A method for providing a human/computer interface includes the steps of: (a) defining an origin in a 3-dimensional space; (b) physically constraining a shaft that can be grasped by an operator such that a portion of the object always intersects the origin and such that the portion of the object extending past the origin defines a radius in a spherical coordinate system; (c) transducing a first electrical signal related to a first angular coordinate of the radius in the spherical coordinate system with a first transducer; (d) transducing a second electrical signal related to a second angular coordinate of the radius in the spherical coordinate system with a second transducer; (e) transducing a third electrical signal related to the length of the radius with a third transducer; and (f) electrically coupling the transducers to a computer system to provide a human/computer interface. The method can further include the step of transducing a fourth electrical signal related to a rotation of the shaft around an axis with a fourth transducer. The transducers are either sensors, actuators, or bidirectional transducers which can serve as either input or sensors.
It will therefore be appreciated that a human/computer interface of the present invention includes a support, a gimbal mechanism coupled to the support, and an elongated shaft engaged with the gimbal mechanism and having a grip area that can be grasped by a hand of an operator. The gimbal mechanism has a base portion rotatably coupled to the support, and a shaft receiving portion rotatably coupled to the base. A first sensor is coupled between the support and the base portion, a second sensor is coupled between the base portion and the shaft receiving portion, and a third sensor is coupled between the shaft receiving portion and an intermediate portion of the shaft. The three sensors are coupled to an input of a computer to provide the human/computer interface. Preferably, the interface further includes a fourth sensor coupled between the shaft receiving portion and an intermediate portion of the shaft, where the third sensor is a translation sensor and the fourth sensor is a rotation sensor.
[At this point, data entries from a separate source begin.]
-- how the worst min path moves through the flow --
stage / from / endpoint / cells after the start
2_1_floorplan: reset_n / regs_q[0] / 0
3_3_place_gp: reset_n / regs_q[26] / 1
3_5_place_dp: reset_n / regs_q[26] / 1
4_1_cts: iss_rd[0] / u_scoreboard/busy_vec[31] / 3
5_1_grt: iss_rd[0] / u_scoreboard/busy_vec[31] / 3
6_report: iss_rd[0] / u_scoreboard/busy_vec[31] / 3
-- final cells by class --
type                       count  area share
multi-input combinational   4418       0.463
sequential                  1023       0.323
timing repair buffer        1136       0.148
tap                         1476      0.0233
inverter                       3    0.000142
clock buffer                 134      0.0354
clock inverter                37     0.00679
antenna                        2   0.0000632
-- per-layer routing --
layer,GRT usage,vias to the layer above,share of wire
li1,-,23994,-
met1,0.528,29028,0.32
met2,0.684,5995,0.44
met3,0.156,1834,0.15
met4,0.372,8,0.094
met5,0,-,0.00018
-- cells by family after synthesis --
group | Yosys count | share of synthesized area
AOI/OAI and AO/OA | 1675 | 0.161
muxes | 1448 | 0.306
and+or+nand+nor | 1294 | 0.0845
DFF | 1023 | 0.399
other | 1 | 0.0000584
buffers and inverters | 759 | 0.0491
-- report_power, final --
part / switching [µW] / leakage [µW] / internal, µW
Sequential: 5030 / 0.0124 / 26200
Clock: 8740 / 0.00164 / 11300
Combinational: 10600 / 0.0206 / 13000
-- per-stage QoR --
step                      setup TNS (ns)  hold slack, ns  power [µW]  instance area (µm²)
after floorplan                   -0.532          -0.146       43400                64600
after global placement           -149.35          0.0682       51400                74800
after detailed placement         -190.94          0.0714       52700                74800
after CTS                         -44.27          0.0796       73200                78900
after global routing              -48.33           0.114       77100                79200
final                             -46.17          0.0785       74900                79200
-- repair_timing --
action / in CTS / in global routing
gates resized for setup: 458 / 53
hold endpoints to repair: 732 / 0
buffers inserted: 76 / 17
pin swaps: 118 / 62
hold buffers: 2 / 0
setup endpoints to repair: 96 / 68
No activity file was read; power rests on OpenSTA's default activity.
The advantage of the present invention is that a 3-dimensional human/computer interface tool is provided which has the three or four degrees of freedom available that are desirable for many virtual reality simulation applications. The mechanism of the present invention is relatively straight-forward allowing for low cost production and high reliability. Furthermore, since the human/computer interface tool of the present invention is constrained from movement along at certain degrees of freedom, it can more accurately simulate the use of tools and other elongated mechanical objects which are similarly constrained. Importantly, the present interface is of low inertia since the primary mass of the interface is located at the pivot point. This, along with the light weight of the interface, makes the interface less fatiguing to use.
In another embodiment of the present invention a human/computer interface tool is provided which is provided with only two degrees of freedom. This is particularly advantageous when the shaft is flexible, such as with very thin shafts, wires, catheters, and the like. With, for example, catheters, it is only necessary to provide two degrees of freedom (i.e. in-and-out, and rotation) and, therefore, sensors and/or actuators for the other degrees of freedom do not need to be provided.